Observability out of the box. OpenTelemetry instrumentation, Prometheus metrics endpoints, structured logging, liveness and readiness probes.

Testing framework. Unit test structure, integration test patterns, coverage reporting.

The best templates include pre-configured observability—developers inherit production-ready patterns without configuration. A service created from template is deployable within minutes, not days.

Automated Enforcement

Teams prevent deviation through CI pipeline checks. "Cruft check" commands validate whether projects match the latest template version8. Builds fail if services have drifted from standards, ensuring alignment before deployment.

Architectural fitness functions serve as unit tests for architecture9. ArchUnit (Java) and similar tools verify:

  • Classes are in correct packages
  • Controllers never directly call repositories
  • Service layer maintains proper boundaries
  • Dependency rules are respected

Naming conventions become critical for automated enforcement.

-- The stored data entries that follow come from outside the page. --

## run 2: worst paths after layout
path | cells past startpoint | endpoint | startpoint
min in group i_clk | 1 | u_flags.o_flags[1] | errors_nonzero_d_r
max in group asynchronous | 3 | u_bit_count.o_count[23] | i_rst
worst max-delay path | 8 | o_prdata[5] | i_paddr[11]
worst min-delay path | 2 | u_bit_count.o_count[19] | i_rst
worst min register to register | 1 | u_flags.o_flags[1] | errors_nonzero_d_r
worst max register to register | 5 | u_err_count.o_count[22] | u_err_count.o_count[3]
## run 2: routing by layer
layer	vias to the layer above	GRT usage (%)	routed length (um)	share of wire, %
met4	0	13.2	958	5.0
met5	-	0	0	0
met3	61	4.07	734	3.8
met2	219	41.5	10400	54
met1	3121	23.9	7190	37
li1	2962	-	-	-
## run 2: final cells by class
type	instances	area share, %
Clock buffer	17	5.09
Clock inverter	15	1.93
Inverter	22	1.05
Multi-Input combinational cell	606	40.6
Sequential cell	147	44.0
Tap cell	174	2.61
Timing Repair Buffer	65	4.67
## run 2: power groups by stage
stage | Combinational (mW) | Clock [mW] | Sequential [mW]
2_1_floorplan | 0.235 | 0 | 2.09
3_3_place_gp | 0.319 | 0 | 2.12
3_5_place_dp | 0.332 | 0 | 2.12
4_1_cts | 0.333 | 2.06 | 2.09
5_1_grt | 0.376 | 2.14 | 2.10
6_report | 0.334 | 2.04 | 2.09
File: src/dicb_pkg.sv
/*
  Shared constants and types for the converter input clocking and bus block.
  Assumes one clock domain (mclk_in, 25 MHz) shared by both ends.
*/
package dicb_pkg;
  localparam int unsigned DICB_DW          = 16;
  localparam int unsigned DICB_FIFO_DEPTH  = 4;
  localparam logic [1:0]  DICB_BUS_DUAL    = 2'h0;
  localparam logic [1:0]  DICB_BUS_ILV_A   = 2'h1;
  localparam logic [1:0]  DICB_BUS_ILV_B   = 2'h2;
  localparam logic [1:0]  DICB_BUS_HALF    = 2'h3;
  localparam logic [2:0]  DICB_REFDIV_RST  = 3'h0;
  localparam logic [4:0]  DICB_FBDIV_RST   = 5'h0;
  localparam int unsigned DICB_FLAG_BIT    = 15;
  localparam int unsigned DICB_RATE_DIV    = 2;

  typedef enum logic [4:0] {
    DICB_CM_SYNC  = 5'h01,
    DICB_CM_DUAL  = 5'h02,
    DICB_CM_EXT   = 5'h04,
    DICB_CM_SYNTH = 5'h08,
    DICB_CM_BAD   = 5'h10
  } dicb_clkmode_t;
endpackage : dicb_pkg

File: src/dicb_link_if.sv
/*
  Link between the data source and the converter input logic.
  Assumes both ends share mclk_in; rate clock pin resolved here from enables.
*/
`timescale 1ns/1ps
interface dicb_link_if;
  logic [15:0] first_input_port;
  logic [15:0] second_input_port;
  logic        transmit_gate;
  logic        sync_in;
  logic        src_rate_clock;
  logic        src_rate_clock_oe_n;
  logic        dev_rate_clock;
  logic        dev_rate_clock_oe_n;
  logic        rate_clock_pin;

  assign rate_clock_pin = !dev_rate_clock_oe_n ? dev_rate_clock :
                          !src_rate_clock_oe_n ? src_rate_clock : 1'b0;

  modport device (input first_input_port, second_input_port, transmit_gate, sync_in,
                  rate_clock_pin, output dev_rate_clock, dev_rate_clock_oe_n);
  modport source (output first_input_port, second_input_port, transmit_gate, sync_in,
                  src_rate_clock, src_rate_clock_oe_n, input rate_clock_pin);
endinterface : dicb_link_if

File: src/dicb_device.sv
/*
  Converter input clocking and bus-mode logic: clock mode decode, synthesizer
  divider control, power-down, loop-filter reset and input port routing.
  Assumes the source keeps its own rules; ports sampled through two flops.
*/
// What this block does
// - Sync dual mode: FIFO cleared whenever it holds data and no write is presented
// - Sync dual mode needs sync select, enable
// - Dual clock mode: FIFO is elastic buffer
// - Dual mode synchronised by separate control input
// - Differential or single-ended rate clock selection
// - External mode: drive rate clock pin out
// - Synth mode: sample clock is reference
// - Reference divided by 1, 2, 4, 8
// - Feedback divided by 1 to 32
// - Reference over 160 MHz needs divisor
// - Optional oscillator divide-by-two
// - Synth unused: disable and sleep
// - Loop filter reset toggle resets control
// - Mode 00: independent ports per channel
// - Modes 01/10: deinterleave from one port
// - Transmit gate rising edge marks A
// - Unused port top bit flags A/B
// - Mode 11: half-rate pair, first port to A, second port to B
`timescale 1ns/1ps
module dicb_device
  import dicb_pkg::*;
(
  input  wire logic        mclk_in,
  input  wire logic        rst_in,
  dicb_link_if.device      link,
  input  wire logic        sync_dual_clock_select_in,
  input  wire logic        rate_clock_input_enable_in,
  input  wire logic        rate_clock_comp_input_enable_in,
  input  wire logic        differential_rate_clock_enable_in,
  input  wire logic        synth_enable_in,
  input  wire logic        synth_sleep_in,
  input  wire logic [2:0]  ref_divider_sel_in,
  input  wire logic [4:0]  feedback_divider_sel_in,
  input  wire logic        osc_half_divider_in,
  input  wire logic        loop_filter_reset_in,
  input  wire logic [1:0]  input_bus_select_in,
  input  wire logic        first_sample_flag_select_in,
  input  wire logic        sample_ready_in,
  output logic [15:0]      chan_a_out,
  output logic [15:0]      chan_b_out,
  output logic             chan_valid_out,
  output logic [4:0]       clock_mode_out,
  output logic             unsupported_out,
  output logic             diff_clock_out,
  output logic [5:0]       ref_divisor_out,
  output logic [5:0]       fb_divisor_out,
  output logic             osc_div2_out,
  output logic             synth_power_out,
  output logic             loop_reset_out,
  output logic             fifo_full_out,
  output logic             rate_clock_oe_n_out,
  output logic             rate_clock_out
);
  typedef struct packed {
    logic [15:0] pa1, pa2, pb1, pb2;
    logic        tg1, tg2, tg3, sy1, sy2, lr1, lr2, lr3;
    logic        have_a;
    logic [15:0] hold;
    logic [15:0] chan_a, chan_b;
    logic        chan_valid;
    logic [4:0]  mode;
    logic        unsup, diffc, osc2, pwr, lreset, full, oe_n, rclk;
    logic [5:0]  refd, fbd;
    logic [$clog2(DICB_RATE_DIV)-1:0] rdiv;
  } dicb_dev_t;

  dicb_dev_t st, next_st;
  logic [31:0] f_wdata, f_rdata;
  logic        f_wvalid, f_wready, f_rvalid, f_flush;
  logic        pair_done;
  logic [15:0] pair_a, pair_b;

  dicb_fifo #(.WIDTH(32), .DEPTH(DICB_FIFO_DEPTH)) u_fifo (
    .mclk_in      (mclk_in),
    .rst_in       (rst_in),
    .flush_in     (f_flush),
    .wr_data_in   (f_wdata),
    .wr_valid_in  (f_wvalid),
    .wr_ready_out (f_wready),
    .rd_data_out  (f_rdata),
    .rd_valid_out (f_rvalid),
    .rd_ready_in  (sample_ready_in)
  );

  always_comb begin
    next_st     = st;
    pair_done   = 1'b0;
    pair_a      = st.pa2;
    pair_b      = st.pb2;
    // Pins cross through two flops before use
    next_st.pa1 = link.first_input_port;
    next_st.pa2 = st.pa1;
    next_st.pb1 = link.second_input_port;
    next_st.pb2 = st.pb1;
    next_st.tg1 = link.transmit_gate;
    next_st.tg2 = st.tg1;
    next_st.tg3 = st.tg2;
    next_st.sy1 = link.sync_in;
    next_st.sy2 = st.sy1;
    next_st.lr1 = loop_filter_reset_in;
    next_st.lr2 = st.lr1;
    next_st.lr3 = st.lr2;

    if (sync_dual_clock_select_in && rate_clock_input_enable_in && !synth_enable_in) begin
      next_st.mode = DICB_CM_SYNC;
    end else if (sync_dual_clock_select_in) begin
      next_st.mode = DICB_CM_BAD;
    end else if (synth_enable_in) begin
      next_st.mode = DICB_CM_SYNTH;
    end else if (rate_clock_input_enable_in) begin
      next_st.mode = DICB_CM_DUAL;
    end else begin
      next_st.mode = DICB_CM_EXT;
    end
    next_st.unsup = (next_st.mode == DICB_CM_BAD) ||
                    (differential_rate_clock_enable_in && !rate_clock_input_enable_in);
    next_st.diffc = differential_rate_clock_enable_in && rate_clock_comp_input_enable_in;

    case (ref_divider_sel_in)
      3'h0:    next_st.refd = 6'h01;
      3'h1:    next_st.refd = 6'h02;
      3'h2:    next_st.refd = 6'h04;
      default: next_st.refd = 6'h08;
    endcase
    case (feedback_divider_sel_in)
      5'h00:   next_st.fbd = 6'h01;
      5'h01:   next_st.fbd = 6'h02;
      5'h02:   next_st.fbd = 6'h04;
      5'h03:   next_st.fbd = 6'h08;
      5'h04:   next_st.fbd = 6'h10;
      default: next_st.fbd = 6'h20;
    endcase
    next_st.osc2 = osc_half_divider_in && synth_enable_in;
    next_st.pwr  = synth_enable_in && !synth_sleep_in;
    // Edge of reset toggle clears control
    next_st.lreset = (st.lr2 != st.lr3) || !next_st.pwr;
    // Loop runs whenever synth is enabled and not asleep, whatever the mode; detector lives in analog domain

    // Rate clock output in external mode
    next_st.oe_n = !(st.mode == DICB_CM_EXT || (st.mode == DICB_CM_SYNTH &&
                     !rate_clock_input_enable_in));
    next_st.rdiv = st.rdiv + 1'b1;
    if (st.rdiv == '1) begin
      next_st.rclk = !st.rclk;
    end

    // Input routing
    case (input_bus_select_in)
      DICB_BUS_DUAL: pair_done = 1'b1;
      DICB_BUS_ILV_A, DICB_BUS_ILV_B: begin
        if (first_sample_flag_select_in) begin
          if (st.tg2 && !st.tg3) begin
            next_st.have_a = 1'b1;
            next_st.hold   = (input_bus_select_in == DICB_BUS_ILV_A) ? st.pa2 : st.pb2;
          end else if (st.have_a) begin
            pair_done      = 1'b1;
            next_st.have_a = 1'b0;
          end
        end else begin
          // Top bit of unused port flags A
          if (((input_bus_select_in == DICB_BUS_ILV_A) ? st.pb2[DICB_FLAG_BIT]
                                                       : st.pa2[DICB_FLAG_BIT])) begin
            next_st.have_a = 1'b1;
            next_st.hold   = (input_bus_select_in == DICB_BUS_ILV_A) ? st.pa2 : st.pb2;
          end else if (st.have_a) begin
            pair_done      = 1'b1;
            next_st.have_a = 1'b0;
          end
        end
        pair_a = st.hold;
        pair_b = (input_bus_select_in == DICB_BUS_ILV_A) ? st.pa2 : st.pb2;
      end
      DICB_BUS_HALF: begin
        pair_done = 1'b1;
        pair_a    = st.pa2;
        pair_b    = st.pb2;
      end
      default: pair_done = 1'b0;
    endcase

    // Output stage; channel B carries second half-rate sample in mode 11
    next_st.chan_valid = f_rvalid && sample_ready_in;
    if (f_rvalid && sample_ready_in) begin
      next_st.chan_a = f_rdata[31:16];
      next_st.chan_b = f_rdata[15:0];
    end
    next_st.full = !f_wready;

    if (rst_in) begin
      next_st = '0;
      next_st.oe_n = 1'b1;
    end
  end

  // Sync mode clears FIFO whenever it holds data and no write is presented; in dual mode the sync input realigns it
  assign f_flush  = (st.mode == DICB_CM_SYNC) ? f_rvalid && !f_wvalid
                                              : (st.mode == DICB_CM_DUAL && st.sy2);
  assign f_wvalid = pair_done && (st.mode != DICB_CM_BAD) && (st.mode != 5'h00);
  assign f_wdata  = {pair_a, pair_b};

  always_ff @(posedge mclk_in) begin
    st <= next_st;
  end

  assign chan_a_out          = st.chan_a;
  assign chan_b_out          = st.chan_b;
  assign chan_valid_out      = st.chan_valid;
  assign clock_mode_out      = st.mode;
  assign unsupported_out     = st.unsup;
  assign diff_clock_out      = st.diffc;
  assign ref_divisor_out     = st.refd;
  assign fb_divisor_out      = st.fbd;
  assign osc_div2_out        = st.osc2;
  assign synth_power_out     = st.pwr;
  assign loop_reset_out      = st.lreset;
  assign fifo_full_out       = st.full;
  assign rate_clock_oe_n_out = st.oe_n;
  assign rate_clock_out      = st.rclk;
  assign link.dev_rate_clock      = st.rclk;
  assign link.dev_rate_clock_oe_n = st.oe_n;
endmodule : dicb_device

File: src/dicb_fifo.sv
/*
  Small flop FIFO with valid/ready on both sides.
  Assumes a single clock and synchronous active-high reset.
*/
`timescale 1ns/1ps
module dicb_fifo #(
  parameter int unsigned WIDTH = 32,
  parameter int unsigned DEPTH = 4
) (
  input  wire logic             mclk_in,
  input  wire logic             rst_in,
  input  wire logic             flush_in,
  input  wire logic [WIDTH-1:0] wr_data_in,
  input  wire logic             wr_valid_in,
  output logic                  wr_ready_out,
  output logic [WIDTH-1:0]      rd_data_out,
  output logic                  rd_valid_out,
  input  wire logic             rd_ready_in
);
  localparam int unsigned AW = $clog2(DEPTH);
  typedef struct packed {
    logic [DEPTH-1:0][WIDTH-1:0] mem;
    logic [AW-1:0]               wp;
    logic [AW-1:0]               rp;
    logic [AW:0]                 cnt;
  } dicb_fifo_t;

  dicb_fifo_t st, next_st;
  logic       do_wr;
  logic       do_rd;

  assign do_wr        = wr_valid_in && wr_ready_out;
  assign do_rd        = rd_valid_out && rd_ready_in;
  // Count is one bit wider than the pointers so that full differs from empty
  assign wr_ready_out = (st.cnt != (AW+1)'(DEPTH)) && !rst_in;
  assign rd_valid_out = (st.cnt != '0);
  assign rd_data_out  = st.mem[st.rp];

  always_comb begin
    next_st = st;
    if (do_wr) begin
      next_st.mem[st.wp] = wr_data_in;
      next_st.wp         = (st.wp == AW'(DEPTH-1)) ? '0 : st.wp + 1'b1;
    end
    if (do_rd) begin
      next_st.rp = (st.rp == AW'(DEPTH-1)) ? '0 : st.rp + 1'b1;
    end
    next_st.cnt = st.cnt + (AW+1)'(do_wr) - (AW+1)'(do_rd);
    // Flush wins over a write in the same cycle; storage itself is not cleared
    if (rst_in || flush_in) begin
      next_st.wp  = '0;
      next_st.rp  = '0;
      next_st.cnt = '0;
    end
  end

  always_ff @(posedge mclk_in) begin
    st <= next_st;
  end
endmodule : dicb_fifo

File: src/flat_wrapper.sv
// flat-port wrapper written by rule: the top's interface ports become plain ports
module dicb_device_flat import dicb_pkg::*;
  (mclk_in, rst_in, sync_dual_clock_select_in, rate_clock_input_enable_in, rate_clock_comp_input_enable_in, differential_rate_clock_enable_in, synth_enable_in, synth_sleep_in, ref_divider_sel_in, feedback_divider_sel_in, osc_half_divider_in, loop_filter_reset_in, input_bus_select_in, first_sample_flag_select_in, sample_ready_in, chan_a_out, chan_b_out, chan_valid_out, clock_mode_out, unsupported_out, diff_clock_out, ref_divisor_out, fb_divisor_out, osc_div2_out, synth_power_out, loop_reset_out, fifo_full_out, rate_clock_oe_n_out, rate_clock_out, link_first_input_port, link_second_input_port, link_transmit_gate, link_sync_in, link_dev_rate_clock, link_dev_rate_clock_oe_n);
  dicb_link_if link_i ();
  input  wire logic mclk_in;
  input  wire logic rst_in;
  input  wire logic sync_dual_clock_select_in;
  input  wire logic rate_clock_input_enable_in;
  input  wire logic rate_clock_comp_input_enable_in;
  input  wire logic differential_rate_clock_enable_in;
  input  wire logic synth_enable_in;
  input  wire logic synth_sleep_in;
  input  wire logic [2:0] ref_divider_sel_in;
  input  wire logic [4:0] feedback_divider_sel_in;
  input  wire logic osc_half_divider_in;
  input  wire logic loop_filter_reset_in;
  input  wire logic [1:0] input_bus_select_in;
  input  wire logic first_sample_flag_select_in;
  input  wire logic sample_ready_in;
  output logic [15:0] chan_a_out;
  output logic [15:0] chan_b_out;
  output logic chan_valid_out;
  output logic [4:0] clock_mode_out;
  output logic unsupported_out;
  output logic diff_clock_out;
  output logic [5:0] ref_divisor_out;
  output logic [5:0] fb_divisor_out;
  output logic osc_div2_out;
  output logic synth_power_out;
  output logic loop_reset_out;
  output logic fifo_full_out;
  output logic rate_clock_oe_n_out;
  output logic rate_clock_out;
  input wire logic [$bits(link_i.first_input_port)-1:0] link_first_input_port;
  input wire logic [$bits(link_i.second_input_port)-1:0] link_second_input_port;
  input wire logic [$bits(link_i.transmit_gate)-1:0] link_transmit_gate;
  input wire logic [$bits(link_i.sync_in)-1:0] link_sync_in;
  output wire logic [$bits(link_i.dev_rate_clock)-1:0] link_dev_rate_clock;
  output wire logic [$bits(link_i.dev_rate_clock_oe_n)-1:0] link_dev_rate_clock_oe_n;
  assign link_i.first_input_port = link_first_input_port;
  assign link_i.second_input_port = link_second_input_port;
  assign link_i.transmit_gate = link_transmit_gate;
  assign link_i.sync_in = link_sync_in;
  assign link_dev_rate_clock = link_i.dev_rate_clock;
  assign link_dev_rate_clock_oe_n = link_i.dev_rate_clock_oe_n;
  dicb_device u_core (.mclk_in(mclk_in), .rst_in(rst_in), .link(link_i), .sync_dual_clock_select_in(sync_dual_clock_select_in), .rate_clock_input_enable_in(rate_clock_input_enable_in), .rate_clock_comp_input_enable_in(rate_clock_comp_input_enable_in), .differential_rate_clock_enable_in(differential_rate_clock_enable_in), .synth_enable_in(synth_enable_in), .synth_sleep_in(synth_sleep_in), .ref_divider_sel_in(ref_divider_sel_in), .feedback_divider_sel_in(feedback_divider_sel_in), .osc_half_divider_in(osc_half_divider_in), .loop_filter_reset_in(loop_filter_reset_in), .input_bus_select_in(input_bus_select_in), .first_sample_flag_select_in(first_sample_flag_select_in), .sample_ready_in(sample_ready_in), .chan_a_out(chan_a_out), .chan_b_out(chan_b_out), .chan_valid_out(chan_valid_out), .clock_mode_out(clock_mode_out), .unsupported_out(unsupported_out), .diff_clock_out(diff_clock_out), .ref_divisor_out(ref_divisor_out), .fb_divisor_out(fb_divisor_out), .osc_div2_out(osc_div2_out), .synth_power_out(synth_power_out), .loop_reset_out(loop_reset_out), .fifo_full_out(fifo_full_out), .rate_clock_oe_n_out(rate_clock_oe_n_out), .rate_clock_out(rate_clock_out));
endmodule
File: config.mk
export PLATFORM = sky130hd
export DESIGN_NAME = dicb_device_flat
export DESIGN_NICKNAME = d
export VERILOG_FILES = /design/src/dicb_pkg.sv /design/src/dicb_link_if.sv /design/src/dicb_device.sv /design/src/dicb_fifo.sv /design/src/flat_wrapper.sv
export SDC_FILE = /design/constraint.sdc
export NUM_CORES = 1
export LEC_CHECK = 0
export BUFFER_PORTS_ARGS = -buffer_cell sky130_fd_sc_hd__buf_2
export CAP_MARGIN = 5
export CORE_ASPECT_RATIO = 2
export CORE_UTILIZATION = 40
export CTS_BUF_LIST = sky130_fd_sc_hd__clkbuf_4 sky130_fd_sc_hd__clkbuf_8
export DETAILED_ROUTE_END_ITERATION = 7
export REMOVE_ABC_BUFFERS = 1
export SYNTH_ARGS = -nofsm -noshare
export SYNTH_HDL_FRONTEND = slang
export SYNTH_SLANG_ARGS = --single-unit
File: constraint.sdc
create_clock -name mclk_in -period 3.5 [get_ports mclk_in]
set_input_delay 0.175 -clock mclk_in [delete_from_list [all_inputs] [get_ports mclk_in]]
set_output_delay 0.175 -clock mclk_in [all_outputs]
set_load 0.1 [all_outputs]
==> results.ini, run 1 <==
[place]
port_buffers=113
place_area_um2=10900
dpl.hpwl_um=11800
place_congestion=0.724

[critical_path]
crit_required_ns=3.91
crit_chain=nor3_1 > nand2b_2 > inv_2 > ha_1 > inv_1 > ha_1 > inv_1 > fa_1 > xor2_1 > xnor2_1 > nor2_1
max_stage_delay_ns=0.51
critPathBufInv=3
worstSetupPathType=flop to flop
start_kind=flop
worstPathArrival_ns=3.15
cp_max_fo=34
crit_path_end_kind=flop
cp_top_family=adder cells
critPathSlowestCell=inv_2

[drt]
drt_iter0_drc=217
avgRoutedWirePerCell_um=16.0
drc_errors=0
viasPerCell=4.59
num_vias=5723
wl_um=20000
postRouteAntennaNets=0
drtPass1Iterations=5

[yosys]
synth_cells=740
syn_area_um2=10300
ys_types=44
synthFlopType=dfxtp_1
synth_edf_count=128
syn-mean-instance-area_um2=14.0
synth_seq_cells=281
yosys_warnings=0
yosysSeqAreaShare_pct=66.8
postSynth.asyncResetShare_pct=0

[sta]
hold_violations=0
clock_skew_ns=0.0173
worst_slew_pin_slew_ns=0.943
slew_headroom_pct=37.1
max_freq_mhz=365
rsz0062_at_grt=no
setup_viol=0
maxSlewViolCount=0
min_period_over_period_pct=78.3
final.setup.tns_ns=0
period_minus_slack_ns=2.74

[worst_hold_path]
worst_hold_path_type=primary input to flop

[clocking]
clock_sinks=281
clkTransAtPathRegs_ns=0.06
cts_buffers=40
cts_tree=done
ctsLongestPathBuffers=3
cts-root-buf=clkbuf_8
clk_latency_ns=0.53
htreeDepth=2

[floorplan]
core_um2=25200
io_pins=116
initial_core_util_pct=41.0
die_w_um=116
dieArea_um2=26600
die_y_um=229
fp-row-count=82

[layout]
fillers=2334
final_net_count=946
drive_gt1_share_pct=29.7
syn_to_final_growth_pct=18.8
design_area_um2=12300
seq_area_um2=6910
multi_input_area_um2=2830

[global_route]
grt_remaining_overflow=0
grt_max_degree=144
grt_pass1_vias=6065
grt_usage_pct=15.8
antenna_found_initial=1
grt_pass1_wl_um=31700

[flow_run]
drv_cap=0

[pwr]
cellPowerDensity_nw_per_um2=650
power.leakage_nw=4.69
peakVddDrop_uv=419

[run_status]
status=finished clean

==> cells in the final DEF (no fill, tap or decap), drive strengths merged <==
cell type,count
or4,2
and3,2
mux2,32
fa,1
dfxtp,153
nor4,4
xor2,1
clkinv,15
nor2,36
nor2b,74
clkbuf,55
mux2i,18
xnor2,3
nand2,70
buf,125
edfxtp,128
and4b,1
and2,5
a21o,1
ha,9
mux4,32
a21oi,39
a31oi,2
and2b,1
nor3b,4
nand2b,3
a211oi,1
o21ai,4
nor3,5
clkinvlp,1
conb,2
o31ai,1
nor4b,3
inv,13
or2,1
diode,1
dlygate4sd3,60
a211o,1
and3b,1
==> tightest hold or removal path, cell delays in order <==
cell	delay (ns)
buf_2	0.09
nor3b_1	0.15
or2_2	0.12
==> report_power, final <==
part           internal (mW)  switching, mW  leakage [nW]
clock network           1.29           1.20         0.412
logic                  0.510           1.24          1.84
registers               3.61          0.145          2.44
total                   5.41           2.58          4.69
==> layout make-up <==
| type | instances | area share [%] |
|---|---|---|
| sequential | 281 | 56.2 |
| clock buffer | 55 | 5.65 |
| inverter | 13 | 0.397 |
| timing repair buffer | 185 | 10.6 |
| multi-input combinational | 359 | 23.0 |
| antenna | 1 | 0.0204 |
| clock inverter | 16 | 0.601 |
| tap | 336 | 3.42 |
==> what timing repair did <==
item / in CTS / in global routing
buffers inserted: 0 / 0
hold buffers: 60 / 0
resized for setup: 0 / 0
hold endpoints to repair: 54 / 0
==> state kept, by name, summed over array words and instances, names as in the netlist, 4 cells and up <==
name,count
u_core.chan_a_out,16
u_core.chan_b_out,16
u_core.clock_mode_out,5
u_core.fb_divisor_out,6
u_core.ref_divisor_out,4
u_core.st,90
u_core.u_fifo.st,135
==> path summary, 6_finish.rpt <==
check | endpoint | start | slack (ns) | depth (start not counted)
hold reg to reg | u_core.st[120] | u_core.st[136] | 0.43 | 1
setup reg to reg | u_core.u_fifo.st[2] | u_core.u_fifo.st[1] | 0.76 | 11
setup / recovery | u_core.u_fifo.st[2] | u_core.u_fifo.st[1] | 0.76 | 11
hold / removal | u_core.unsupported_out | differential_rate_clock_enable_in | 0.04 | 3
==> cells by family (layout without fill, tap and decap cells) <==
group | count (synthesis) | in the layout | synth area share [%]
flops | 281 | 281 | 66.8
simple gates | 212 | 212 | 10.5
buf+inv | 101 | 269 | 5.99
mux | 82 | 82 | 12.2
compound gates | 49 | 49 | 2.95
fa+ha+maj | 10 | 10 | 1.28
xor+xnor | 4 | 4 | 0.339
other cells | 1 | 3 | 0.0362
==> metrics by stage <==
step           hold WS [ns]  utilization (%)  setup WS (ns)  std cells  power [mW]
2_1_floorplan         0.242                -          0.263        653        5.14
3_3_place_gp          0.349             43.3          0.561       1114        5.55
3_5_place_dp          0.360             43.3          0.492       1114        5.57
4_1_cts              0.0148             48.7          0.668       1245        8.13
5_1_grt              0.0607             48.7          0.538       1246        8.36
6_report             0.0366             48.7          0.760       1246        7.99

Suffixes like *Controller, *Service, *Repository enable code review tools to verify structural compliance automatically10.

Template Evolution

Templates aren't static. When the template improves, existing services need to update.

Spotify's Cruft provides the gold standard for this8:

  • cruft check validates if a project uses the latest template version
  • cruft diff shows exactly what changed between local projects and templates
  • cruft update automatically merges template improvements into existing projects

Platform teams version templates semantically. Major versions signal breaking changes. Pilot deployments validate updates with a small team before broad rollout. Migration guides document the upgrade path. Automated PRs via Renovate propose template updates to all affected services.

What's Locked Down vs. What Teams Customize

The boundary matters: too much standardization blocks innovation. Too little creates fragmentation.

Locked down (required): - Security configurations and IAM roles - Observability baselines (health checks, logging, tracing) - Deployment pipelines and CI/CD workflows - Infrastructure networking and load balancing

Configurable with sensible defaults: - Instance types and resource sizing - Replica counts and auto-scaling parameters - Feature flags and environment variables - Custom application logic

Advanced escape hatches: - Network configuration overrides for complex setups - Custom security policies for specialized requirements - Full infrastructure code access for debugging

Spotify's principle: golden paths should be "optional but recommended." The abstractions should be transparent—developers can see underlying implementation and deviate when necessary. But staying on the path ensures platform team support11.

Metrics That Prove It Works

Template adoption metrics worth tracking:

  • Percentage of new projects using golden paths
  • Time to first deployment (code to production)
  • Number of services created via templates vs. manual setup
  • Template drift violations detected in CI

The test is simple: can a new engineer deploy a production-ready service on their first day? If yes, your templates work. If not, you haven't finished the pattern.